Several blogs and news outlets have speculated that her past relationship with Banks (her participation in Banks' T-Zone camp and her past appearances on Tyra's television shows and her appearance as a model on The Tyra Banks Show and Cycle 6 of America's Next Top Model), may have influenced the selection of the winner. Stowers had also been a national spokesmodel for Especially Yours wigs for more than a year before the show ran, as well as appearing in an episode of the hit US sitcom Ugly Betty.

Stowers had a Metro Style campaign along with fellow Top Model alum, Jaslene Gonzalez, Dani Evans and Whitney Thompson. Stowers was on the cover of Seventeen as part of her prize. She has appeared on the cover of Paper Doll Magazine, had a cover and spread in Florida International Magazine and had spreads in the January 2008 issue of InTouch Weekly, OK! Magazine, the July 2008 issue of Essence Magazine, Jam Style. and had a four-page spread in an issue of Macy's. She has modeled for Gilt Groupe and Macy's catalogue online. She has also modeled for Dereon, Apple Bottoms, Baby Phat, and Love Tease for Macy's. Stowers had a campaign with Garage Clothing for their Spring 2009 line. She has also appeared in Modern Bride for the February/March 2009 issue.
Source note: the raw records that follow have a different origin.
`src/rtl/audio_ctrl_pkg.sv`:
```
// Shared constants and the stereo-pair type for the audio controller.
package audio_ctrl_pkg;
  localparam int AUDIO_DATA_WIDTH = 32;
  localparam int FIFO_DEPTH       = 4;
  localparam int XCK_HALF         = 2;
  localparam int BCLK_HALF        = 8;
  localparam int BITS_PER_CH      = 32;

  // Bit positions in the free-running frame counter: XCK, BCLK, slot index, LRCK.
  localparam int XCK_BIT  = $clog2(XCK_HALF);
  localparam int BCLK_BIT = $clog2(BCLK_HALF);
  localparam int SLOT_W   = $clog2(BITS_PER_CH);
  localparam int CNT_W    = BCLK_BIT + 1 + SLOT_W + 1;

  typedef struct packed {
    logic [BITS_PER_CH-1:0] left;
    logic [BITS_PER_CH-1:0] right;
  } stereo_t;
endpackage

```
`src/rtl/audio_fifo.sv`:
```
// Synchronous show-ahead stereo FIFO with registered empty/full and a flush input.
module audio_fifo
  import audio_ctrl_pkg::*;
#(
  parameter int DEPTH = FIFO_DEPTH
) (
  input  logic    clk_i,
  input  logic    rst_i,
  input  logic    clear_i,
  input  logic    push_i,
  input  logic    pop_i,
  input  stereo_t wdata_i,
  output stereo_t rdata_o,
  output logic    empty_o,
  output logic    full_o
);
  localparam int AW = $clog2(DEPTH);

  stereo_t       mem_q [DEPTH];
  logic [AW-1:0] wr_q, wr_d, rd_q, rd_d;
  logic [AW:0]   cnt_q, cnt_d;
  logic          empty_q, full_q, push_ok, pop_ok;

  // A pop on empty is honoured only alongside a push (the pair passes straight through).
  assign pop_ok  = pop_i & (~empty_q | push_i);
  assign push_ok = push_i & (~full_q | pop_ok);

  always_comb begin
    wr_d  = wr_q;
    rd_d  = rd_q;
    cnt_d = cnt_q + (AW+1)'(push_ok) - (AW+1)'(pop_ok);
    if (push_ok) wr_d = wr_q + AW'(1);
    if (pop_ok)  rd_d = rd_q + AW'(1);
    if (clear_i) begin
      wr_d  = '0;
      rd_d  = '0;
      cnt_d = '0;
    end
  end

  always_ff @(posedge clk_i or posedge rst_i) begin
    if (rst_i) begin
      wr_q    <= '0;
      rd_q    <= '0;
      cnt_q   <= '0;
      empty_q <= 1'b1;
      full_q  <= 1'b0;
    end else begin
      wr_q    <= wr_d;
      rd_q    <= rd_d;
      cnt_q   <= cnt_d;
      empty_q <= (cnt_d == '0);
      full_q  <= (cnt_d == (AW+1)'(DEPTH));
    end
  end

  always_ff @(posedge clk_i) begin
    if (push_ok && !clear_i) mem_q[wr_q] <= wdata_i;
  end

  assign rdata_o = empty_q ? '0 : mem_q[rd_q];
  assign empty_o = empty_q;
  assign full_o  = full_q;
endmodule

```
`src/rtl/audio_controller.sv`:
```
// Codec-slave audio controller: XCK/BCLK/LRCK dividers, left-justified DAC/ADC shifters, stereo FIFOs.
// Define AUDIO_CTRL_ADC_EN to build the ADC capture path and input FIFO.
module audio_controller #(
  parameter int AUDIO_DATA_WIDTH = audio_ctrl_pkg::AUDIO_DATA_WIDTH,
  parameter int FIFO_DEPTH       = audio_ctrl_pkg::FIFO_DEPTH
) (
  input  logic                        CLOCK_50,
  input  logic                        reset,
  input  logic                        clear_audio_in_memory,
  input  logic                        read_audio_in,
  input  logic                        clear_audio_out_memory,
  input  logic [AUDIO_DATA_WIDTH-1:0] left_channel_audio_out,
  input  logic [AUDIO_DATA_WIDTH-1:0] right_channel_audio_out,
  input  logic                        write_audio_out,
  input  logic                        AUD_ADCDAT,
  inout  wire                         AUD_BCLK,
  inout  wire                         AUD_ADCLRCK,
  inout  wire                         AUD_DACLRCK,
  output logic                        audio_in_available,
  output logic [AUDIO_DATA_WIDTH-1:0] left_channel_audio_in,
  output logic [AUDIO_DATA_WIDTH-1:0] right_channel_audio_in,
  output logic                        audio_out_allowed,
  output logic                        AUD_XCK,
  output logic                        AUD_DACDAT
);
  import audio_ctrl_pkg::*;

  logic [CNT_W-1:0]  cnt_q, cnt_d;
  logic [SLOT_W-1:0] slot, bit_idx;
  logic              lrck, frame_end;
  stereo_t           dac_q, dac_d;

  // One counter spans a whole frame; every codec clock is a bit of it.
  assign cnt_d     = cnt_q + CNT_W'(1);
  assign lrck      = cnt_q[CNT_W-1];
  assign slot      = cnt_q[CNT_W-2:BCLK_BIT+1];
  assign bit_idx   = ~slot;
  assign frame_end = &cnt_q;

  assign AUD_XCK     = cnt_q[XCK_BIT];
  assign AUD_BCLK    = cnt_q[BCLK_BIT];
  assign AUD_ADCLRCK = lrck;
  assign AUD_DACLRCK = lrck;
  assign AUD_DACDAT  = lrck ? dac_q.right[bit_idx] : dac_q.left[bit_idx];

  logic    out_empty, out_full, out_push, out_take;
  stereo_t out_wdata, out_head;

  assign out_wdata         = '{left: left_channel_audio_out, right: right_channel_audio_out};
  assign out_push          = write_audio_out & ~out_full;
  assign out_take          = frame_end & ~clear_audio_out_memory & (~out_empty | out_push);
  assign audio_out_allowed = ~out_full;

  audio_fifo #(.DEPTH(FIFO_DEPTH)) u_out_fifo (
    .clk_i   (CLOCK_50),
    .rst_i   (reset),
    .clear_i (clear_audio_out_memory),
    .push_i  (out_push),
    .pop_i   (frame_end),
    .wdata_i (out_wdata),
    .rdata_o (out_head),
    .empty_o (out_empty),
    .full_o  (out_full)
  );

  // Frame start latches the next pair; underrun or a same-cycle flush plays silence.
  always_comb begin
    dac_d = dac_q;
    if (frame_end) dac_d = out_take ? (out_empty ? out_wdata : out_head) : '0;
  end

  always_ff @(posedge CLOCK_50 or posedge reset) begin
    if (reset) begin
      cnt_q <= '0;
      dac_q <= '0;
    end else begin
      cnt_q <= cnt_d;
      dac_q <= dac_d;
    end
  end

`ifdef AUDIO_CTRL_ADC_EN
  logic [BITS_PER_CH-1:0] adc_sh_q, adc_sh_d, adc_left_q, adc_left_d, adc_word;
  logic                   adc_sample, adc_last, in_push, in_pop, in_empty, in_full;
  stereo_t                in_head;

  // Sample on the cycle BCLK rises; the 32nd right bit completes the pair.
  assign adc_sample = (cnt_q[BCLK_BIT:0] == (BCLK_BIT+1)'(BCLK_HALF-1));
  assign adc_last   = adc_sample & (&slot);
  assign adc_word   = {adc_sh_q[BITS_PER_CH-2:0], AUD_ADCDAT};
  assign in_push    = adc_last & lrck;
  assign in_pop     = read_audio_in & ~in_empty;

  always_comb begin
    adc_sh_d   = adc_sh_q;
    adc_left_d = adc_left_q;
    if (adc_sample) begin
      adc_sh_d = adc_word;
      if (adc_last && !lrck) adc_left_d = adc_word;
    end
  end

  always_ff @(posedge CLOCK_50 or posedge reset) begin
    if (reset) begin
      adc_sh_q   <= '0;
      adc_left_q <= '0;
    end else begin
      adc_sh_q   <= adc_sh_d;
      adc_left_q <= adc_left_d;
    end
  end

  audio_fifo #(.DEPTH(FIFO_DEPTH)) u_in_fifo (
    .clk_i   (CLOCK_50),
    .rst_i   (reset),
    .clear_i (clear_audio_in_memory),
    .push_i  (in_push),
    .pop_i   (in_pop),
    .wdata_i ('{left: adc_left_q, right: adc_word}),
    .rdata_o (in_head),
    .empty_o (in_empty),
    .full_o  (in_full)
  );

  logic unused_in_full;
  assign unused_in_full        = in_full;
  assign audio_in_available    = ~in_empty;
  assign left_channel_audio_in  = in_head.left;
  assign right_channel_audio_in = in_head.right;
`else
  logic unused_adc;
  assign unused_adc             = ^{read_audio_in, clear_audio_in_memory, AUD_ADCDAT};
  assign audio_in_available     = 1'b0;
  assign left_channel_audio_in  = '0;
  assign right_channel_audio_in = '0;
`endif
endmodule

```
`config.mk`:
```
export PLATFORM = sky130hd
export DESIGN_NAME = audio_controller
export DESIGN_NICKNAME = d
export VERILOG_FILES = /design/src/rtl/audio_ctrl_pkg.sv /design/src/rtl/audio_fifo.sv /design/src/rtl/audio_controller.sv
export SDC_FILE = /design/constraint.sdc
export NUM_CORES = 1
export LEC_CHECK = 0
export CAP_MARGIN = 10
export CORE_MARGIN = 4
export CORE_UTILIZATION = 61
export DETAILED_ROUTE_END_ITERATION = 7
export PLACE_DENSITY = 0.91
export SLEW_MARGIN = 10
export SYNTH_ARGS = -nofsm -noshare
export SYNTH_HDL_FRONTEND = slang
export SYNTH_SLANG_ARGS = --single-unit
export TNS_END_PERCENT = 10
```
`constraint.sdc`:
```
create_clock -name CLOCK_50 -period 4 [get_ports CLOCK_50]
set_input_delay 0.6 -clock CLOCK_50 [delete_from_list [all_inputs] [get_ports CLOCK_50]]
set_output_delay 0.6 -clock CLOCK_50 [all_outputs]
set_load 0.02 [all_outputs]
```
---- Yosys cells after proc, flatten, opt, wreduce, memory -nomap -nowiden ----
Memory sizes are Yosys's and may differ from the RTL's.
Index checks and enable logic that the tools add are counted.
storage, ports and cells
  bits in registers ....................... 83
  latch bits .............................. 0
  memory bits (writable) .................. 256
  memory bits (read-only) ................. 0
  output and inout bits ................... 71
  logic and storage cells ................. 47
  memories ................................ 1
cells by class
  add/subtract/negate cells ............... 5
  multipliers ............................. 0
  div/mod/pow operators ................... 0
  $lt $le $gt $ge ......................... 1
  equality and inequality tests ........... 1
  shift operators ......................... 0
  mux-type cells .......................... 14
  bitwise operators ....................... 11
  reduce and logical (&&, ||, !) cells .... 6
memory list
  name              words  bits a word  read ports  clocked after memory_dff  write ports  RTL line          RTL
  u_out_fifo.mem_q  4      64           1           0                         1            audio_fifo.sv:19  stereo_t mem_q [DEPTH];
operators with widths
  kind                   number
  $mux 64                2
  $add 10x1->10 const B  1
  $bmux 1 s5             2
  $reduce_and 10->1      1
  $mux 2                 4
  $lt 5x6->1 const B     1
  $and 1x1->1            5
  $mux 1                 5
  $not 5->5              1
  $add 2x1->2 const B    2
  $reduce_bool 2->1      2
  $add 3x1->3            1
  $eq 3x3->1 const B     1
  $logic_not 3->1        1
  $mux 3                 1
  $not 1->1              3
  $sub 3x1->3            1
  $or 1x1->1             2
  $logic_and 1x1->1      1
  $logic_not 1->1        1

---- Logic depth before layout (Yosys ltp) ----
Gate-level depths: netlist of the first run.
  depth after elaboration ................. 10
  gate-level depth with buffers ........... 11
  gate-level depth less buffers ........... 11

---- Cells and area by module ----
Synthesis of the first run repeated with hierarchy kept, for this count alone.
unflattened totals
  cell total of the unflattened synthesis .. 900
  area, all modules ....................... 14874.3 sq um
modules (own cells, without submodules)
  module            instances  cells an instance  area each (sq um)
  audio_fifo        1          460                10196.0
  audio_controller  1          440                4678.2

---- Least setup slack after synthesis of the first run ----
No wires, ideal clock.
  path kind ............................... in2reg
  start ................................... input clear_audio_out_memory
  end ..................................... memory u_out_fifo.mem_q[0][0] (netlist name) (enable)
  setup time .............................. 0.429 ns
  arrival ................................. 2.483 ns
  data required time ...................... 3.571 ns
  slack ................................... 1.088 ns
  stages on the path ...................... 3
  buffers on the path ..................... 1
  cell sequence ........................... clkbuf_1 -> nor2_1 -> and2_1
between the ends
  cells in the longest elaborated chain, start to end .. 4
ends and longest elaborated chain
  element                       RTL line                RTL
  start: declaration            audio_controller.sv:11  input logic clear_audio_out_memory,
  $logic_not 1->1               audio_fifo.sv:58        if (push_ok && !clear_i) mem_q[wr_q] <= wdata_i;
  $logic_and 1x1->1             audio_fifo.sv:58
  $mux 1                        audio_fifo.sv:58
  $mux 1 (not written as such)  audio_fifo.sv:58
  end: declaration              audio_fifo.sv:19
No other way between the ends.

---- Worst setup path after layout of the first run ----
  start ................................... register cnt_q[5]
  end ..................................... output AUD_DACDAT
between the ends
  cells in the longest elaborated chain, start to end .. 4
ends and longest elaborated chain
  element                       RTL line                RTL
  start: declaration            audio_controller.sv:28  logic [CNT_W-1:0] cnt_q, cnt_d;
  start signal: assignment      audio_controller.sv:77  cnt_q <= cnt_d;
  $not 5->5 *                   audio_controller.sv:37  assign bit_idx = ~slot;
  $bmux 1 s5                    audio_controller.sv:44  assign AUD_DACDAT = lrck ? dac_q.right[bit_idx] : dac_q.left[bit_idx];
  $mux 1 (not written as such)  audio_controller.sv:44
  $mux 1 *                      audio_controller.sv:44
  end: declaration              audio_controller.sv:24  output logic AUD_DACDAT
Every way passes the cells marked *; elsewhere a longest branch is shown, timed or not. The select of a mux whose other input is x is not followed.

==> reports/results.tsv, run 1 <==
metric	value	unit
outcome	completed	
drt first pass iters	5	
Port Buffers	70	
Final ANT Viol Nets	0	
Final Wtd Congestion	0.7823	
Critical path origin	cnt_q[5]$_DFF_PP0_	
H-tree levels	2	
GR Layer Usage met1	29.64	%
CP Cell Sequence	mux4_2 > nand2b_1 > a221oi_1 > o22ai_1 > a221oi_1 > clkdlybuf4s50_1	
Synth Instances	809	
HPWL after detailed placement	15770	microns
die area	25940	sq um
vias in the first global route	7646	
row cnt	55	
I/O pin count	142	
area leader, netlist	edfxtp_1	
max cap viols	0	
mapped cell area	14290	sq um
CP startpoint kind	flip-flop	
GRT met2 Usage	36.51	%
P&R area growth vs syn	13.53	%
area of the multi-input gates	4004	sq um
worst-skew pair later-pin latency	0.51	ns
CP Depth	6	
Tmin final	3.799	ns
die width	161.1	microns
first-pass GRT wire length	43260	microns
drt total wl	27420	microns
Fillers	1352	
share of layout cells above drive strength 1	23.03	%
Yosys warning count	0	
Hold Crit Depth	1	
Leak	5.943	nW
worst slew pin tran	1.194	ns
Synth top area share	53.79	%
met3 Track Usage GR	3.470	%
core area	22850	sq um
Worst path max stage delay	0.71	ns
antenna violations before repair	0	
CP Class	flip-flop to output port	
routed length per instance	22.38	microns
setup_tns	0	ns
PD cells	514.1	nW/um^2
period utilization	94.97	%
GR peak layer	met2	
number of flops mapped to enable cells by yosys	256	
Residual DRC	0	
synthesized area per cell	17.67	sq um
Hold/Removal Path Class	input pin to flip-flop	
ys flop type	edfxtp_1	
Overall Global Routing Usage	21.54	%
Design Power	0.008342	W
commonest cells after routing, fill and taps aside	edfxtp_1 (256), mux4_2 (80), dfrtp_1 (79)	
Max Clk Rate	263.2	MHz
clk sinks	339	
Top Family by Delay on Critical Path	compound AO/OA/AOI/OAI gates	
sequential area share after synthesis	68.33	%
Final Hold Violating Endpoints	0	
crit end category	output port	
Register Area	9776	sq um
largest net degree at the start of global routing	65	
Initial Util	62.56	%
CTS Hold Bufs	0	
Worst R2R Path Depth	9	
antenna cells	0	
Max IR drop VDD	0.4327	mV
Place WS	0.5070	ns
most used cell, CP	a221oi_1	
DR iter-0 viols	636	
grt ovf	0	
final setup fails	0	
RSZ-0062 raised after global routing	false	
Slew HR	20.38	%
Hold Slack	0.1757	ns
Clk pin slew, worst setup/hold paths	0.06	ns
CTS Buf Count	34	
HP Start	AUD_BCLK	
top cells by area, synth	edfxtp_1 (54%), dfrtp_1 (14%), mux4_2 (13%)	
fin nets	965	
Worst Skew	0.02080	ns
Final WS setup	0.2012	ns
register bit count reported by yosys	339	
max-slew violations	0	
Async SR Flop Fraction	24.48	%
Slowest-stage cell, CP	clkdlybuf4s50_1	
WP buf/inv	1	
worst-case clock buffer depth	3	
Die Y-Extent	161.1	microns
CP Data Arrival Time	3.20	ns
DR vias	7259	
most common cell after layout, fill and taps aside	edfxtp_1	
CTS Root Cell	clkbuf_16	
CTS tree	yes	
top fanout value on the critical path	13	
drt via density	5.926	
R2R Path Start	cnt_q[6]$_DFF_PP0_	
Crit path required time	3.40	ns
Netlist cell types	39	
-- cell type report --
cell class	count	area share, %
multi-input combinational	415	24.68
sequential	339	60.25
clock inverter	17	0.9870
tap	313	2.414
timing repair buffer	85	5.398
clock buffer	45	6.015
inverter	11	0.2622
-- registers in the layout, summed over array words and instances (netlist names) --
name                count
AUD_ADCLRCK             1
AUD_BCLK                1
cnt_q                   8
dac_q                  64
u_out_fifo.cnt_q        3
u_out_fifo.empty_o      1
u_out_fifo.full_o       1
u_out_fifo.mem_q      256
u_out_fifo.rd_q         2
u_out_fifo.wr_q         2
-- cell usage after synthesis (all sizes together) (2+ instances only) --
cell type and instances:
nand3 5, mux4 80, mux2i 66, nor3 2
xor2 4, nand3b 2, nor2b 3, inv 11
o21ai 66, edfxtp 256, clkbuf 19, and2 5
a221oi 2, dfrtp 82, a21oi 2, nor2 9
nand2 74, buf 89, ha 7, nand2b 4
nand4 2, xnor2 9
-- what timing repair did --
action,in CTS,in global routing
endpoints found under the setup margin,1,0
buffers inserted,0,0
endpoints found under the hold margin,0,0
resized for setup,1,0
-- report_power, final --
group | switching (W) | internal, W | total [W]
clock | 0.00129 | 0.00186 | 0.00316
sequential | 0.000157 | 0.00398 | 0.00414
combinational | 0.000593 | 0.000449 | 0.00104
-- kinds of logic after synthesis --
group	synth area share, %
DFF	68.33
muxes	17.31
buffers and inverters	5.419
and+or+nand+nor	3.292
AOI/OAI and AO/OA	4.080
xor gates and xnor gates	0.7966
adders and majority gates	0.7528
other	0.02624
-- worst paths after layout --
| kind | end | slack (ns) |
|---|---|---|
| max | AUD_DACDAT | 0.20 |
| min | AUD_BCLK$_DFF_PP0_ | 0.18 |
| max reg2reg | u_out_fifo.full_o$_DFF_PP0_ | 0.77 |
| min reg2reg | dac_q[23]$_DFFE_PP0P_ | 0.48 |
| max in group asynchronous | cnt_q[5]$_DFF_PP0_ | 2.73 |
| min in group asynchronous | dac_q[26]$_DFFE_PP0P_ | 0.44 |
-- per-stage QoR --
step	util, %	std cells	cell area, sq um
3_3_place_gp	66.04	1163	15090
2_1_floorplan	-	873	14530
4_1_cts	71.02	1225	16230
3_5_place_dp	66.04	1163	15090
6_report	71.02	1225	16230
5_1_grt	71.02	1225	16230
-- routing by layer --
layer  vias to the layer above  part of all wire, %
li1                       3130                    -
met5                         -                    0
met2                       322                   52
met3                        46                  7.2
met1                      3761                   39
met4                         0                  2.2
Note: power is estimated with default switching activity, not from simulation.
==> inputs of run 2 (changes only) <==
--- a/config.mk
+++ b/config.mk
@@ -9,6 +9,7 @@
 export CORE_MARGIN = 4
 export CORE_UTILIZATION = 61
 export DETAILED_ROUTE_END_ITERATION = 7
+export HOLD_SLACK_MARGIN = 0.1
 export PLACE_DENSITY = 0.91
 export SLEW_MARGIN = 10
 export SYNTH_ARGS = -nofsm -noshare
==> results of run 2 <==
The final DEF is identical to that of run 1; final timing and power are the same.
Stowers had walked for Tibi in Mercedes-Benz Fashion Week Fall 2008, Peter Som's Bill Blass Fall 2008 Collection at Saks Fifth Avenue on April 2, 2008, Carson Kressley's Safilo USA Spring/Summer '08 Designer Eyewear Fashion Show at Vision Expo East on April 12, 2008, Jose Duran for NYC fashion week, which also showed on her My Life as CoverGirl commercials, a GenArt Fashion Show for Jennifer Mary, Billabong's 2nd Annual Design for Humanity fashion show in Los Angeles, and Pamella Roland at New York Fashion Week, and she opened for a mock Versace runway show. Stowers walked for Beach Bunny Swimwear and Lana Fuchs in Los Angeles Fashion Week Spring/Summer 2009. She also appeared on the Tyra Banks Show for the episode titled Tina Knowles modeling in a House of Dereon fashion show.

Acting
In 2013, Stowers was cast as the daughter of Angie Hubbard (Debbi Morgan), Cassandra Foster on the Prospect Park's continuation of All My Children, she made her debut on April 30, 2013.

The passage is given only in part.